» **WORK INSTRUCTIONS**:
When a line below holds the string "File", show that line.

* * *

File: src/rtl/i2c_pkg.sv
// Shared I2C definitions: slave FSM states and bus-level constants.
package i2c_pkg;

    localparam logic I2C_ACK    = 1'b0;
    localparam logic I2C_NACK   = 1'b1;
    localparam int   I2C_ADDR_W = 7;
    localparam int   I2C_DATA_W = 8;

    typedef enum logic [3:0] {
        ST_IDLE,
        ST_ADDR,
        ST_ADDR_ACK,
        ST_RX_BYTE,
        ST_RX_STRETCH,
        ST_RX_ACK,
        ST_TX_STRETCH,
        ST_TX_BYTE,
        ST_TX_ACK,
        ST_WAIT_STOP
    } state_t;

endpackage

File: src/rtl/i2c_bus_sync.sv
// Synchronizes the raw SCL/SDA pads and derives edge and START/STOP pulses.
module i2c_bus_sync #(
    parameter int SYNC_STAGES = 2
) (
    input  logic clk,
    input  logic reset,
    input  logic scl_in,
    input  logic sda_in,
    output logic sda,
    output logic scl_rise,
    output logic scl_fall,
    output logic start_det,
    output logic stop_det
);

    logic [SYNC_STAGES-1:0] scl_sync;
    logic [SYNC_STAGES-1:0] sda_sync;
    logic                   scl_d1;
    logic                   scl_d2;
    logic                   sda_d1;
    logic                   sda_d2;

    // Idle bus is high, so reset the chain to 1 to avoid a false edge after reset.
    always_ff @(posedge clk) begin
        if (reset) begin
            scl_sync <= '1;
            sda_sync <= '1;
            scl_d1   <= 1'b1;
            scl_d2   <= 1'b1;
            sda_d1   <= 1'b1;
            sda_d2   <= 1'b1;
        end else begin
            scl_sync <= {scl_sync[SYNC_STAGES-2:0], scl_in};
            sda_sync <= {sda_sync[SYNC_STAGES-2:0], sda_in};
            scl_d1   <= scl_sync[SYNC_STAGES-1];
            scl_d2   <= scl_d1;
            sda_d1   <= sda_sync[SYNC_STAGES-1];
            sda_d2   <= sda_d1;
        end
    end

    assign sda       = sda_d1;
    assign scl_rise  = scl_d1 & ~scl_d2;
    assign scl_fall  = ~scl_d1 & scl_d2;
    assign start_det = scl_d1 & scl_d2 & sda_d2 & ~sda_d1;
    assign stop_det  = scl_d1 & scl_d2 & ~sda_d2 & sda_d1;

endmodule

File: src/rtl/i2c_slave_stretch.sv
// I2C slave byte engine that holds SCL low until the local side consumes or
// supplies each data byte.
module i2c_slave_stretch
    import i2c_pkg::*;
#(
    parameter logic [I2C_ADDR_W-1:0] SLAVE_ADDR  = 7'h48,
    parameter int                    SYNC_STAGES = 2
) (
    input  logic       clk,
    input  logic       reset,
    input  logic       scl_in,
    input  logic       sda_in,
    output logic       scl_oe,
    output logic       sda_oe,
    output logic [7:0] rx_data,
    output logic       rx_valid,
    input  logic       rx_ready,
    input  logic [7:0] tx_data,
    input  logic       tx_valid,
    output logic       tx_req,
    output logic       rw,
    output logic       busy
);

    logic sda;
    logic scl_rise;
    logic scl_fall;
    logic start_det;
    logic stop_det;

    i2c_bus_sync #(
        .SYNC_STAGES(SYNC_STAGES)
    ) u_sync (
        .clk      (clk),
        .reset    (reset),
        .scl_in   (scl_in),
        .sda_in   (sda_in),
        .sda      (sda),
        .scl_rise (scl_rise),
        .scl_fall (scl_fall),
        .start_det(start_det),
        .stop_det (stop_det)
    );

    state_t                  state, state_nxt;
    logic [2:0]              bit_cnt, bit_cnt_nxt;
    logic [I2C_DATA_W-1:0]   shreg, shreg_nxt;
    logic                    byte_done, byte_done_nxt;
    logic                    ack_seen, ack_seen_nxt;
    logic                    tx_hold, tx_hold_nxt;
    logic [I2C_DATA_W-1:0]   rx_data_nxt;
    logic                    rx_valid_nxt;
    logic                    tx_req_nxt;
    logic                    scl_oe_nxt;
    logic                    sda_oe_nxt;
    logic                    rw_nxt;
    logic                    busy_nxt;
    logic                    addr_match;

    // General call (address 0) never matches, even if SLAVE_ADDR were 0.
    assign addr_match = (shreg[7:1] == SLAVE_ADDR) && (shreg[7:1] != '0);

    always_ff @(posedge clk) begin
        if (reset) begin
            state     <= ST_IDLE;
            bit_cnt   <= '0;
            shreg     <= '0;
            byte_done <= 1'b0;
            ack_seen  <= 1'b0;
            tx_hold   <= 1'b0;
            rx_data   <= '0;
            rx_valid  <= 1'b0;
            tx_req    <= 1'b0;
            scl_oe    <= 1'b0;
            sda_oe    <= 1'b0;
            rw        <= 1'b0;
            busy      <= 1'b0;
        end else begin
            state     <= state_nxt;
            bit_cnt   <= bit_cnt_nxt;
            shreg     <= shreg_nxt;
            byte_done <= byte_done_nxt;
            ack_seen  <= ack_seen_nxt;
            tx_hold   <= tx_hold_nxt;
            rx_data   <= rx_data_nxt;
            rx_valid  <= rx_valid_nxt;
            tx_req    <= tx_req_nxt;
            scl_oe    <= scl_oe_nxt;
            sda_oe    <= sda_oe_nxt;
            rw        <= rw_nxt;
            busy      <= busy_nxt;
        end
    end

    // START/STOP abort whatever is in flight; otherwise advance on SCL edges.
    always_comb begin
        state_nxt     = state;
        bit_cnt_nxt   = bit_cnt;
        shreg_nxt     = shreg;
        byte_done_nxt = byte_done;
        ack_seen_nxt  = ack_seen;
        tx_hold_nxt   = tx_hold;
        rx_data_nxt   = rx_data;
        rx_valid_nxt  = rx_valid;
        tx_req_nxt    = tx_req;
        scl_oe_nxt    = scl_oe;
        sda_oe_nxt    = sda_oe;
        rw_nxt        = rw;
        busy_nxt      = busy;

        if (start_det || stop_det) begin
            scl_oe_nxt    = 1'b0;
            sda_oe_nxt    = 1'b0;
            rx_valid_nxt  = 1'b0;
            tx_req_nxt    = 1'b0;
            tx_hold_nxt   = 1'b0;
            busy_nxt      = 1'b0;
            bit_cnt_nxt   = '0;
            byte_done_nxt = 1'b0;
            ack_seen_nxt  = 1'b0;
            state_nxt     = start_det ? ST_ADDR : ST_IDLE;
        end else begin
            case (state)
                ST_IDLE: begin
                end

                ST_ADDR: begin
                    if (scl_rise) begin
                        shreg_nxt   = {shreg[6:0], sda};
                        bit_cnt_nxt = bit_cnt + 3'd1;
                        if (bit_cnt == 3'd7) byte_done_nxt = 1'b1;
                    end else if (scl_fall && byte_done) begin
                        byte_done_nxt = 1'b0;
                        if (addr_match) begin
                            sda_oe_nxt = ~I2C_ACK;
                            rw_nxt     = shreg[0];
                            busy_nxt   = 1'b1;
                            state_nxt  = ST_ADDR_ACK;
                        end else begin
                            state_nxt = ST_WAIT_STOP;
                        end
                    end
                end

                ST_ADDR_ACK: begin
                    if (scl_fall) begin
                        sda_oe_nxt = 1'b0;
                        if (rw) begin
                            scl_oe_nxt = 1'b1;
                            tx_req_nxt = 1'b1;
                            state_nxt  = ST_TX_STRETCH;
                        end else begin
                            state_nxt = ST_RX_BYTE;
                        end
                    end
                end

                ST_RX_BYTE: begin
                    if (scl_rise) begin
                        shreg_nxt   = {shreg[6:0], sda};
                        bit_cnt_nxt = bit_cnt + 3'd1;
                        if (bit_cnt == 3'd7) byte_done_nxt = 1'b1;
                    end else if (scl_fall && byte_done) begin
                        byte_done_nxt = 1'b0;
                        scl_oe_nxt    = 1'b1;
                        rx_data_nxt   = shreg;
                        rx_valid_nxt  = 1'b1;
                        state_nxt     = ST_RX_STRETCH;
                    end
                end

                ST_RX_STRETCH: begin
                    if (rx_valid && rx_ready) begin
                        rx_valid_nxt = 1'b0;
                        sda_oe_nxt   = ~I2C_ACK;
                        scl_oe_nxt   = 1'b0;
                        state_nxt    = ST_RX_ACK;
                    end
                end

                ST_RX_ACK: begin
                    if (scl_fall) begin
                        sda_oe_nxt = 1'b0;
                        state_nxt  = ST_RX_BYTE;
                    end
                end

                // SCL stays held one extra clk after loading so SDA settles first.
                ST_TX_STRETCH: begin
                    if (tx_req && tx_valid) begin
                        shreg_nxt   = tx_data;
                        sda_oe_nxt  = ~tx_data[7];
                        tx_req_nxt  = 1'b0;
                        tx_hold_nxt = 1'b1;
                        bit_cnt_nxt = '0;
                        state_nxt   = ST_TX_BYTE;
                    end
                end

                ST_TX_BYTE: begin
                    if (tx_hold) begin
                        scl_oe_nxt  = 1'b0;
                        tx_hold_nxt = 1'b0;
                    end else if (scl_fall) begin
                        if (bit_cnt == 3'd7) begin
                            sda_oe_nxt   = 1'b0;
                            bit_cnt_nxt  = '0;
                            ack_seen_nxt = 1'b0;
                            state_nxt    = ST_TX_ACK;
                        end else begin
                            shreg_nxt   = {shreg[6:0], 1'b0};
                            sda_oe_nxt  = ~shreg[6];
                            bit_cnt_nxt = bit_cnt + 3'd1;
                        end
                    end
                end

                ST_TX_ACK: begin
                    if (scl_rise) begin
                        if (sda == I2C_NACK) state_nxt = ST_WAIT_STOP;
                        else                 ack_seen_nxt = 1'b1;
                    end else if (scl_fall && ack_seen) begin
                        ack_seen_nxt = 1'b0;
                        scl_oe_nxt   = 1'b1;
                        tx_req_nxt   = 1'b1;
                        state_nxt    = ST_TX_STRETCH;
                    end
                end

                ST_WAIT_STOP: begin
                    scl_oe_nxt = 1'b0;
                    sda_oe_nxt = 1'b0;
                end

                default: begin
                    state_nxt = ST_IDLE;
                end
            endcase
        end
    end

endmodule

* * *

» **PROBLEM SOLUTION**:
File: src/rtl/i2c_pkg.sv
File: src/rtl/i2c_bus_sync.sv
File: src/rtl/i2c_slave_stretch.sv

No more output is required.